Melanie Kaye/Kantrowitz exposes and challenges the common assumptions about whom and what Jews are, by presenting in their own voices, Jews of color from the Iberian Peninsula, Asia, Africa, and India.
Drawing from her earlier work on Jews and whiteness, Kaye/Kantrowitz delves into the largely uncharted territory of Jews of color and argues that Jews are an increasingly multiracial people--a fact that, if acknowledged and embraced, could foster cross-race solidarity to help combat racism.
This engaging and eye-opening book examines the historical and contemporary views on Jews and whiteness as well as the complexities of African/Jewish relations, the racial mix and disparate voices of the Jewish community, contemporary Jewish anti-racist and multicultural models, and the diasporic state of Jewish life in the United States.
Melanie Kaye/Kantrowitz is a writer and poet, activist, scholar and teacher. A pioneer in women's studies, she taught the first such course at the University of California at Berkeley in Comparative Literature, where she earned her Ph.D. Since then she has taught all over the U.S., twice as a distinguished chair--at Hamilton College and at Brooklyn College/CUNY--and in fields as diverse as Jewish Studies, Women's Studies, Urban Studies, Race Theory, Public Policy, Gender and Queer Studies. For five years she directed the Queens College/CUNY Worker Education Extension Center in Manhattan. She currently teaches at Queens College in Jewish Studies, History and Comparative Literature, and recently taught in the Bard College Prison Initiative. Born and raised in Brooklyn, a graduate of City College/CUNY, Melanie worked in the Harlem Civil Rights Movement as a teenager, and continues to be active in progressive movements, anti-war, lgbt, feminism, anti-racism, labor. She gave up a tenured teaching position to return to New York to work against racism in the Jewish community.
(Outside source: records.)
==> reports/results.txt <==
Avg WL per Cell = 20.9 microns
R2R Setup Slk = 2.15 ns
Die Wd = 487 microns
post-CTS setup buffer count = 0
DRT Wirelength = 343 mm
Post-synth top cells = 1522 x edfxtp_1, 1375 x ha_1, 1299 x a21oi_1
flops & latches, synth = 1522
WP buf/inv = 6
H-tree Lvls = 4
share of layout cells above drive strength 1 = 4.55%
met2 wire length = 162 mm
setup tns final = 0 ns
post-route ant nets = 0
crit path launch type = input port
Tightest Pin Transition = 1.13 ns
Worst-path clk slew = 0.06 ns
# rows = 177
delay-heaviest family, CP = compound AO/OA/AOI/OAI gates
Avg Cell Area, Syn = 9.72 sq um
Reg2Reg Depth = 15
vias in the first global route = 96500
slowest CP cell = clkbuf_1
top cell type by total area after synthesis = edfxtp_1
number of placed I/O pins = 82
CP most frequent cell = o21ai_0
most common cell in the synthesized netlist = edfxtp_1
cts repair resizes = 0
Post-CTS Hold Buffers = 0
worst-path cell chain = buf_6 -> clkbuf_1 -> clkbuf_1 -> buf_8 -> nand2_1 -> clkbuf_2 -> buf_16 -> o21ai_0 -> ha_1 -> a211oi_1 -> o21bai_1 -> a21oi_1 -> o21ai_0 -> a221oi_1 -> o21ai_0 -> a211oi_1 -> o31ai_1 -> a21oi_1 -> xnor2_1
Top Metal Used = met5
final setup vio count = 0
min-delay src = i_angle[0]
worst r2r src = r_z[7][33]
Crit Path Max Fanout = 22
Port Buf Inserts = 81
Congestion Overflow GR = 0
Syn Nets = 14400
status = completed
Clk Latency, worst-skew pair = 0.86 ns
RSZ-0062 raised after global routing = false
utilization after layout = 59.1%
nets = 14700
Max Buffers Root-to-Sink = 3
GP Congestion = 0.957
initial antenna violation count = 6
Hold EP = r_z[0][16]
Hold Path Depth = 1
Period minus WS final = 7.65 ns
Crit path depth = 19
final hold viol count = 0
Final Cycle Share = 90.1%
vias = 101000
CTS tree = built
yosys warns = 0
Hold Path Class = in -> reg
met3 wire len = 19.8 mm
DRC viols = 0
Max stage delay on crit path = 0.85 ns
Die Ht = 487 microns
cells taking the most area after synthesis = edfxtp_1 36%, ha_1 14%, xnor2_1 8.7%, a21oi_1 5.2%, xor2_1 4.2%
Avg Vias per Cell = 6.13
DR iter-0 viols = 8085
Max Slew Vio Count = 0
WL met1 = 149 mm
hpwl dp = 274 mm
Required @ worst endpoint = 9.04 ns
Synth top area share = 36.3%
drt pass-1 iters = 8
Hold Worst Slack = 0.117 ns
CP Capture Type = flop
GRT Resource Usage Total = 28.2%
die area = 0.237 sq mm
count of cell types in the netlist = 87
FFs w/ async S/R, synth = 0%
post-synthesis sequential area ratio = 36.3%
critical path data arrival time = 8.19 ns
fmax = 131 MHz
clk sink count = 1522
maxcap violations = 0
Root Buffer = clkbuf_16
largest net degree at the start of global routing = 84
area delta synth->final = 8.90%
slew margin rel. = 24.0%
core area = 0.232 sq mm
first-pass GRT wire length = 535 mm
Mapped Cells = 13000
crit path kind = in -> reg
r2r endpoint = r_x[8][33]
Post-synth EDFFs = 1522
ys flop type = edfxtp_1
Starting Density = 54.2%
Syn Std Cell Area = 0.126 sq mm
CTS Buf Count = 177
Written by an ashkenazi (white jewish) lady, definitely from an ashkenazi perspective . The first half she spends a lot of time talking about how "jewish" doesn't mean "ashkenazi," with a lot of personal writing and stories by mix race jews, black jews, mizrahim, sephardim, etc, that part is pretty rad, but a lot of the second half flips over into a focus "the movement" in the states with a lot of white jews interviewed and writing about the european holocaust, so.. the book loses integrity overall, but.. I was still glad to read a book about racial identity and politics in judaism.
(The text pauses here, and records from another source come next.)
==> config.mk <==
export PLATFORM = sky130hd
export DESIGN_NAME = sag_envelope_soft_clipper
export DESIGN_NICKNAME = d
export VERILOG_FILES = /design/src/sv/sagclip_pkg.sv /design/src/sv/sag_envelope_soft_clipper.sv /design/src/sv/sagclip_alu.sv
export SDC_FILE = /design/constraint.sdc
export NUM_CORES = 2
export LEC_CHECK = 0
export ABC_AREA = 1
export BUFFER_PORTS_ARGS = -buffer_cell sky130_fd_sc_hd__buf_2
export CAP_MARGIN = 20
export CELL_PAD_IN_SITES_DETAIL_PLACEMENT = 1
export CELL_PAD_IN_SITES_GLOBAL_PLACEMENT = 1
export CORE_MARGIN = 10
export CORE_UTILIZATION = 45
export CTS_CLUSTER_DIAMETER = 120
export DETAILED_ROUTE_END_ITERATION = 8
export HOLD_SLACK_MARGIN = 0.06
export PLACE_DENSITY_LB_ADDON = 0.08
export SKIP_LAST_GASP = 1
export SYNTH_ARGS = -nofsm -noshare
export SYNTH_HDL_FRONTEND = slang
export SYNTH_SLANG_ARGS = --single-unit
==> constraint.sdc <==
create_clock -name clk -period 27.3 [get_ports clk]
set_input_delay 6.825 -clock clk [delete_from_list [all_inputs] [get_ports clk]]
set_output_delay 6.825 -clock clk [all_outputs]
set_load 0.005 [all_outputs]
==> src/sv/sagclip_pkg.sv <==
// ----------------------------------------------------------------------------
// sagclip_pkg
// Shared types and constants for the sag envelope soft clipper: the request
// and response of the bit-serial arithmetic unit and the fixed-point constants.
// ----------------------------------------------------------------------------
package sagclip_pkg;

  // Arithmetic unit widths
  localparam int ALU_AW = 36;   // multiplicand and multiplier
  localparam int ALU_PW = 72;   // product
  localparam int ALU_NW = 64;   // dividend and quotient
  localparam int ALU_DW = 32;   // divisor and remainder
  localparam int ALU_CW = 7;    // iteration counter

  localparam logic [ALU_CW-1:0] MUL_CYCLES = 7'd36;
  localparam logic [ALU_CW-1:0] DIV_CYCLES = 7'd64;

  // Configuration port
  localparam int CFG_IW = 3;
  localparam int CFG_DW = 24;

  localparam logic [CFG_IW-1:0] REG_ATTACK  = 3'd0;
  localparam logic [CFG_IW-1:0] REG_RELEASE = 3'd1;
  localparam logic [CFG_IW-1:0] REG_SAG_AMT = 3'd2;
  localparam logic [CFG_IW-1:0] REG_SAG_DB  = 3'd3;
  localparam logic [CFG_IW-1:0] REG_DRIVE   = 3'd4;
  localparam logic [CFG_IW-1:0] REG_CHANS   = 3'd5;

  // Fixed-point constants
  localparam logic [ALU_AW-1:0] LN2_Q32        = 36'd2977044472;
  localparam logic [ALU_AW-1:0] DB_TO_LOG2_Q32 = 36'd713378626;
  localparam logic [ALU_AW-1:0] TWO_LOG2E_Q24  = 36'd48408813;
  localparam logic [30:0]       ONE_Q30        = 31'd1073741824;

  typedef enum logic {
    ALU_MUL = 1'b0,
    ALU_DIV = 1'b1
  } alu_op_t;

  typedef struct packed {
    logic              start;
    alu_op_t           op;
    logic [ALU_AW-1:0] a;
    logic [ALU_AW-1:0] b;
    logic [ALU_NW-1:0] n;
    logic [ALU_DW-1:0] d;
  } alu_req_t;

  typedef struct packed {
    logic              done;
    logic [ALU_PW-1:0] result;
  } alu_rsp_t;

endpackage

==> src/sv/sag_envelope_soft_clipper.sv <==
// ----------------------------------------------------------------------------
// sag_envelope_soft_clipper
// Peak envelope follower with decibel sag gain and tanh soft clip per frame.
// One frame is in work at a time, and the sag gain and the clip have short-cut
// paths. Products and quotients come from the shared bit-serial unit.
// Synchronous active-low reset restores the register defaults, clears envelope.
// ----------------------------------------------------------------------------
module sag_envelope_soft_clipper #(
  parameter int SAMPLE_BITS  = 24,
  parameter int MAX_CHANNELS = 2
) (
  input  logic                                  clk,
  input  logic                                  rst_n,
  input  logic                                  in_valid,
  output logic                                  in_ready,
  input  logic signed [SAMPLE_BITS-1:0]         in_raw_left,
  input  logic signed [SAMPLE_BITS-1:0]         in_raw_right,
  input  logic signed [SAMPLE_BITS-1:0]         in_filtered_left,
  input  logic signed [SAMPLE_BITS-1:0]         in_filtered_right,
  output logic                                  out_valid,
  input  logic                                  out_ready,
  output logic signed [SAMPLE_BITS-1:0]         out_left,
  output logic signed [SAMPLE_BITS-1:0]         out_right,
  input  logic                                  cfg_valid,
  output logic                                  cfg_ready,
  input  logic [sagclip_pkg::CFG_IW-1:0]        cfg_index,
  input  logic [sagclip_pkg::CFG_DW-1:0]        cfg_data
);
  import sagclip_pkg::*;

  localparam int SB   = SAMPLE_BITS;
  localparam int FRAC = SAMPLE_BITS - 1;
  localparam int YW   = FRAC + 32;
  localparam int SH_R = (FRAC > 23) ? FRAC - 23 : 0;
  localparam int SH_L = (FRAC < 23) ? 23 - FRAC : 0;

  typedef enum logic [3:0] {
    S_IDLE = 4'b0001,
    S_RUN  = 4'b0010,
    S_WAIT = 4'b0100,
    S_OUT  = 4'b1000
  } state_t;

  // Microprogram steps
  localparam logic [4:0] ST_ENV  = 5'd0;
  localparam logic [4:0] ST_GAIN = 5'd1;
  localparam logic [4:0] ST_G1   = 5'd2;
  localparam logic [4:0] ST_G2   = 5'd3;
  localparam logic [4:0] ST_G3   = 5'd4;
  localparam logic [4:0] ST_POW  = 5'd5;
  localparam logic [4:0] ST_PZ   = 5'd6;
  localparam logic [4:0] ST_PZ2  = 5'd7;
  localparam logic [4:0] ST_PZ3  = 5'd8;
  localparam logic [4:0] ST_PD3  = 5'd9;
  localparam logic [4:0] ST_PZ4  = 5'd10;
  localparam logic [4:0] ST_PD4  = 5'd11;
  localparam logic [4:0] ST_PSQ  = 5'd12;
  localparam logic [4:0] ST_PSH  = 5'd13;
  localparam logic [4:0] ST_RET  = 5'd14;
  localparam logic [4:0] ST_C1   = 5'd15;
  localparam logic [4:0] ST_C2   = 5'd16;
  localparam logic [4:0] ST_C3   = 5'd17;
  localparam logic [4:0] ST_C4   = 5'd18;
  localparam logic [4:0] ST_C5   = 5'd19;

  state_t state_r, state_nxt;
  logic [4:0] step_r, step_nxt;

  // Configuration
  logic [23:0]        attack_r, release_r;
  logic [16:0]        sag_amt_r;
  logic signed [15:0] sag_db_r;
  logic [13:0]        drive_cfg_r;
  logic [1:0]         chan_cfg_r;

  // Work registers
  logic [SB-1:0] env_r, env_nxt;
  logic [SB-1:0] peak_r, peak_nxt;
  logic [SB-1:0] diff_r, diff_nxt;
  logic          ge_r, ge_nxt;
  logic [23:0]   coeff_r, coeff_nxt;
  logic [SB-1:0] fl_r, fl_nxt, fr_r, fr_nxt;
  logic          ch_r, ch_nxt;
  logic          chans2_r, chans2_nxt;
  logic [30:0]   gain_r, gain_nxt;
  logic [14:0]   m_r, m_nxt;
  logic [45:0]   e_r, e_nxt;
  logic [28:0]   z_r, z_nxt, zk_r, zk_nxt;
  logic [33:0]   p_r, p_nxt;
  logic [30:0]   pw_r, pw_nxt;
  logic [1:0]    sq_r, sq_nxt;
  logic          clip_call_r, clip_call_nxt;
  logic [34:0]   ad_r, ad_nxt;
  logic [30:0]   tq_r, tq_nxt, cm_r, cm_nxt;
  logic [SB-1:0] yl_r, yl_nxt, yr_r, yr_nxt;
  logic [SB-1:0] out_left_r, out_left_nxt, out_right_r, out_right_nxt;
  logic          out_valid_r, out_valid_nxt;

  alu_req_t req;
  alu_rsp_t rsp;

  // Helpers
  logic [SB-1:0]     mag_l, mag_r, pk, env_one, envc;
  logic [13:0]       drive;
  logic [15:0]       negdb;
  logic [SB-1:0]     cur_s, cur_mag;
  logic              cur_neg;
  logic [ALU_PW-1:0] res, env_sum, g2_sum, r29_sum, ad_full;
  logic [16:0]       m17;
  logic [33:0]       psum;
  logic [30:0]       num;
  logic [31:0]       den;
  logic [YW-1:0]     ys;
  logic [FRAC+1:0]   mo, mm, lim_neg, lim_pos, mneg;
  logic [SB-1:0]     outv;
  logic              in_acc;

  sagclip_alu u_alu (
    .clk   (clk),
    .rst_n (rst_n),
    .req   (req),
    .rsp   (rsp)
  );

  always_comb begin
    mag_l   = in_raw_left[SB-1] ? $unsigned(~in_raw_left + 1'b1) : $unsigned(in_raw_left);
    mag_r   = in_raw_right[SB-1] ? $unsigned(~in_raw_right + 1'b1) : $unsigned(in_raw_right);
    chans2_nxt = chans2_r;
    if (in_acc) begin
      chans2_nxt = (chan_cfg_r != 2'd1) && (MAX_CHANNELS > 1);
    end
    pk      = (chans2_nxt && (mag_r > mag_l)) ? mag_r : mag_l;
    env_one = SB'(1) << FRAC;
    envc    = (env_r > env_one) ? env_one : env_r;
    drive   = (drive_cfg_r < 14'd256) ? 14'd256 : drive_cfg_r;
    negdb   = ~sag_db_r + 16'd1;
    cur_s   = ch_r ? fr_r : fl_r;
    cur_neg = cur_s[SB-1];
    cur_mag = cur_neg ? (~cur_s + 1'b1) : cur_s;

    res     = rsp.result;
    env_sum = res + (72'd1 << 23);
    g2_sum  = res + (72'd1 << (FRAC + 15));
    m17     = g2_sum[FRAC+16 +: 17];
    r29_sum = res + (72'd1 << 29);
    ad_full = (res >> SH_R) << SH_L;
    psum    = p_r + 34'(res[28:0]) + 34'd2;
    num     = ONE_Q30 - pw_r;
    den     = 32'(ONE_Q30) + 32'(pw_r);

    // Round the clipped value to the sample grid and saturate
    ys      = (YW'(r29_sum[60:30]) << FRAC) + (YW'(1) << 29);
    mo      = ys[YW-1:30];
    lim_neg = (FRAC+2)'(1) << FRAC;
    lim_pos = lim_neg - 1'b1;
    if (cur_neg) begin
      mm   = (mo > lim_neg) ? lim_neg : mo;
      mneg = ~mm + 1'b1;
      outv = mneg[SB-1:0];
    end else begin
      mm   = (mo > lim_pos) ? lim_pos : mo;
      mneg = mm;
      outv = mm[SB-1:0];
    end
  end

  assign in_ready  = (state_r == S_IDLE);
  assign in_acc    = in_valid && in_ready;
  assign cfg_ready = 1'b1;
  assign out_valid = out_valid_r;
  assign out_left  = out_left_r;
  assign out_right = out_right_r;

  always_comb begin
    state_nxt     = state_r;
    step_nxt      = step_r;
    env_nxt       = env_r;
    peak_nxt      = peak_r;
    diff_nxt      = diff_r;
    ge_nxt        = ge_r;
    coeff_nxt     = coeff_r;
    fl_nxt        = fl_r;
    fr_nxt        = fr_r;
    ch_nxt        = ch_r;
    gain_nxt      = gain_r;
    m_nxt         = m_r;
    e_nxt         = e_r;
    z_nxt         = z_r;
    zk_nxt        = zk_r;
    p_nxt         = p_r;
    pw_nxt        = pw_r;
    sq_nxt        = sq_r;
    clip_call_nxt = clip_call_r;
    ad_nxt        = ad_r;
    tq_nxt        = tq_r;
    cm_nxt        = cm_r;
    yl_nxt        = yl_r;
    yr_nxt        = yr_r;
    out_left_nxt  = out_left_r;
    out_right_nxt = out_right_r;
    out_valid_nxt = out_valid_r && !out_ready;

    req.start = 1'b0;
    req.op    = ALU_MUL;
    req.a     = '0;
    req.b     = '0;
    req.n     = '0;
    req.d     = '0;

    case (state_r)
      S_IDLE: begin
        if (in_acc) begin
          peak_nxt  = pk;
          ge_nxt    = (env_r >= pk);
          diff_nxt  = (env_r >= pk) ? env_r - pk : pk - env_r;
          coeff_nxt = (pk > env_r) ? attack_r : release_r;
          fl_nxt    = in_filtered_left;
          fr_nxt    = in_filtered_right;
          ch_nxt    = 1'b0;
          yr_nxt    = '0;
          step_nxt  = ST_ENV;
          state_nxt = S_RUN;
        end
      end

      S_RUN: begin
        state_nxt = S_WAIT;
        req.start = 1'b1;
        case (step_r)
          ST_ENV: begin
            req.a = ALU_AW'(diff_r);
            req.b = ALU_AW'(coeff_r);
          end
          ST_GAIN: begin
            req.start = 1'b0;
            state_nxt = S_RUN;
            if (!sag_db_r[15]) begin
              gain_nxt = ONE_Q30;
              step_nxt = ST_C1;
            end else begin
              step_nxt = ST_G1;
            end
          end
          ST_G1: begin
            req.a = ALU_AW'(negdb);
            req.b = ALU_AW'(sag_amt_r);
          end
          ST_G2: begin
            req.a = ALU_AW'(e_r[32:0]);
            req.b = ALU_AW'(envc);
          end
          ST_G3: begin
            req.a = DB_TO_LOG2_Q32;
            req.b = ALU_AW'(m_r);
          end
          ST_POW: begin
            req.start = 1'b0;
            state_nxt = S_RUN;
            if (e_r[45:40] >= 6'd31) begin
              pw_nxt   = '0;
              step_nxt = ST_RET;
            end else begin
              step_nxt = ST_PZ;
            end
          end
          ST_PZ: begin
            req.a = LN2_Q32;
            req.b = ALU_AW'(e_r[39:8]);
          end
          ST_PZ2, ST_PZ3, ST_PZ4: begin
            req.a = ALU_AW'(zk_r);
            req.b = ALU_AW'(z_r);
          end
          ST_PD3: begin
            req.op = ALU_DIV;
            req.n  = ALU_NW'(zk_r);
            req.d  = 32'd6;
          end
          ST_PD4: begin
            req.op = ALU_DIV;
            req.n  = ALU_NW'(zk_r);
            req.d  = 32'd24;
          end
          ST_PSQ: begin
            req.a = ALU_AW'(pw_r);
            req.b = ALU_AW'(pw_r);
          end
          ST_PSH: begin
            req.start = 1'b0;
            state_nxt = S_RUN;
            pw_nxt    = pw_r >> e_r[44:40];
            step_nxt  = ST_RET;
          end
          ST_RET: begin
            req.start = 1'b0;
            state_nxt = S_RUN;
            if (clip_call_r) begin
              step_nxt = ST_C3;
            end else begin
              gain_nxt = pw_r;
              step_nxt = ST_C1;
            end
          end
          ST_C1: begin
            req.a = ALU_AW'(cur_mag);
            req.b = ALU_AW'(drive);
          end
          ST_C2: begin
            req.a = ALU_AW'(ad_r);
            req.b = TWO_LOG2E_Q24;
          end
          ST_C3: begin
            req.op = ALU_DIV;
            req.n  = (ALU_NW'(num) << 30) + ALU_NW'(den >> 1);
            req.d  = den;
          end
          ST_C4: begin
            req.op = ALU_DIV;
            req.n  = (ALU_NW'(tq_r) << 8) + ALU_NW'(drive >> 1);
            req.d  = ALU_DW'(drive);
          end
          ST_C5: begin
            req.a = ALU_AW'(cm_r);
            req.b = ALU_AW'(gain_r);
          end
          default: begin
            req.start = 1'b0;
            state_nxt = S_IDLE;
          end
        endcase
      end

      S_WAIT: begin
        if (rsp.done) begin
          state_nxt = S_RUN;
          case (step_r)
            ST_ENV: begin
              env_nxt  = ge_r ? peak_r + env_sum[24 +: SB] : peak_r - env_sum[24 +: SB];
              step_nxt = ST_GAIN;
            end
            ST_G1: begin
              e_nxt    = res[45:0];
              step_nxt = ST_G2;
            end
            ST_G2: begin
              if (m17 >= 17'd25600) begin
                gain_nxt = '0;
                step_nxt = ST_C1;
              end else begin
                m_nxt    = m17[14:0];
                step_nxt = ST_G3;
              end
            end
            ST_G3: begin
              e_nxt         = res[45:0];
              clip_call_nxt = 1'b0;
              step_nxt      = ST_POW;
            end
            ST_PZ: begin
              z_nxt    = res[63:35];
              zk_nxt   = res[63:35];
              p_nxt    = (34'd1 << 32) - 34'(res[63:35]);
              step_nxt = ST_PZ2;
            end
            ST_PZ2: begin
              zk_nxt   = res[60:32];
              p_nxt    = p_r + 34'(res[60:33]);
              step_nxt = ST_PZ3;
            end
            ST_PZ3: begin
              zk_nxt   = res[60:32];
              step_nxt = ST_PD3;
            end
            ST_PD3: begin
              p_nxt    = p_r - 34'(res[28:0]);
              step_nxt = ST_PZ4;
            end
            ST_PZ4: begin
              zk_nxt   = res[60:32];
              step_nxt = ST_PD4;
            end
            ST_PD4: begin
              pw_nxt   = psum[32:2];
              sq_nxt   = '0;
              step_nxt = ST_PSQ;
            end
            ST_PSQ: begin
              pw_nxt = r29_sum[60:30];
              sq_nxt = sq_r + 1'b1;
              if (sq_r == 2'd2) begin
                step_nxt = ST_PSH;
              end
            end
            ST_C1: begin
              if (ad_full >= (72'd12 << 31)) begin
                pw_nxt   = '0;
                step_nxt = ST_C3;
              end else begin
                ad_nxt   = ad_full[34:0];
                step_nxt = ST_C2;
              end
            end
            ST_C2: begin
              e_nxt         = res[60:15];
              clip_call_nxt = 1'b1;
              step_nxt      = ST_POW;
            end
            ST_C3: begin
              tq_nxt   = res[30:0];
              step_nxt = ST_C4;
            end
            ST_C4: begin
              cm_nxt   = res[30:0];
              step_nxt = ST_C5;
            end
            ST_C5: begin
              if (!ch_r) begin
                yl_nxt = outv;
                if (chans2_r) begin
                  ch_nxt   = 1'b1;
                  step_nxt = ST_C1;
                end else begin
                  state_nxt = S_OUT;
                end
              end else begin
                yr_nxt    = outv;
                state_nxt = S_OUT;
              end
            end
            default: begin
              state_nxt = S_IDLE;
            end
          endcase
        end
      end

      S_OUT: begin
        // hold until the output register is free
        if (!out_valid_r || out_ready) begin
          out_left_nxt  = yl_r;
          out_right_nxt = yr_r;
          out_valid_nxt = 1'b1;
          state_nxt     = S_IDLE;
        end
      end

      default: begin
        state_nxt = S_IDLE;
      end
    endcase
  end

  always_ff @(posedge clk) begin
    if (!rst_n) begin
      state_r     <= S_IDLE;
      out_valid_r <= 1'b0;
      env_r       <= '0;
      attack_r    <= 24'd16000000;
      release_r   <= 24'd16770000;
      sag_amt_r   <= 17'd0;
      sag_db_r    <= -16'sd1536;
      drive_cfg_r <= 14'd512;
      chan_cfg_r  <= 2'd2;
    end else begin
      state_r     <= state_nxt;
      out_valid_r <= out_valid_nxt;
      env_r       <= env_nxt;
      if (cfg_valid && cfg_ready) begin
        case (cfg_index)
          REG_ATTACK:  attack_r    <= cfg_data[23:0];
          REG_RELEASE: release_r   <= cfg_data[23:0];
          REG_SAG_AMT: sag_amt_r   <= cfg_data[16:0];
          REG_SAG_DB:  sag_db_r    <= cfg_data[15:0];
          REG_DRIVE:   drive_cfg_r <= cfg_data[13:0];
          REG_CHANS:   chan_cfg_r  <= cfg_data[1:0];
          default: begin
          end
        endcase
      end
    end
    step_r      <= step_nxt;
    peak_r      <= peak_nxt;
    diff_r      <= diff_nxt;
    ge_r        <= ge_nxt;
    coeff_r     <= coeff_nxt;
    fl_r        <= fl_nxt;
    fr_r        <= fr_nxt;
    ch_r        <= ch_nxt;
    chans2_r    <= chans2_nxt;
    gain_r      <= gain_nxt;
    m_r         <= m_nxt;
    e_r         <= e_nxt;
    z_r         <= z_nxt;
    zk_r        <= zk_nxt;
    p_r         <= p_nxt;
    pw_r        <= pw_nxt;
    sq_r        <= sq_nxt;
    clip_call_r <= clip_call_nxt;
    ad_r        <= ad_nxt;
    tq_r        <= tq_nxt;
    cm_r        <= cm_nxt;
    yl_r        <= yl_nxt;
    yr_r        <= yr_nxt;
    out_left_r  <= out_left_nxt;
    out_right_r <= out_right_nxt;
  end

endmodule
I'm glad this book was written. It lost focus for me as it went along although all the material is important. The first chapter, which asks the question "Are Jews White?", contains some very powerful and thought-provoking questions about the color of Ashkenazi/Eastern European Jews. The issues raised however were left undeveloped and the concomitant questions were left unanswered. Those issues and questions are worthy of at least another book's worth of further thinking and understanding of history IMO. I was sorry the author left that topic and didn't stick with it. I'm really glad she wrote about Jews of African descent and also of recent Middle Eastern heritage. That is another important topic. But it is a different topic. The question "Are Jews of Ashkenazi heritage white?" can't be answered by talking about the issue of the invisibility of Jews of African heritage. These really are two different topics. And in this book the two topics are actually used to obfuscate each other and neither one is discussed with the clarity that I would like to see.
While presenting an engaging wealth of material, the book becomes disorganized in the latter half. The lack of information on Mountain and Bukharan Jews is also disappointing, especially since New York City has large populations of the latter.
This book is a critical read for Jews and non-Jews who are invested in racial justice work. The author uplifts the cultural, ethnic and racial fullness of the Jewish community, while examining the ways in which the internal community work emboldens broader solidarity work. I found the first 3-4 chapters to be especially captivating and enlightening, and at times the final chapters to be harder to follow.
The introduction questioning assumptions about Jews and the ending reframe to diasporism are brilliant, but the interviews were repetitive and could’ve been summarized.
About halfway through....Kaye/Kantrowitz begins with the question “Are white Jews white?” – from there, she discusses interracial dynamics in the U.S. and the many varieties of Judaism beyond the dominant American Eastern-European model.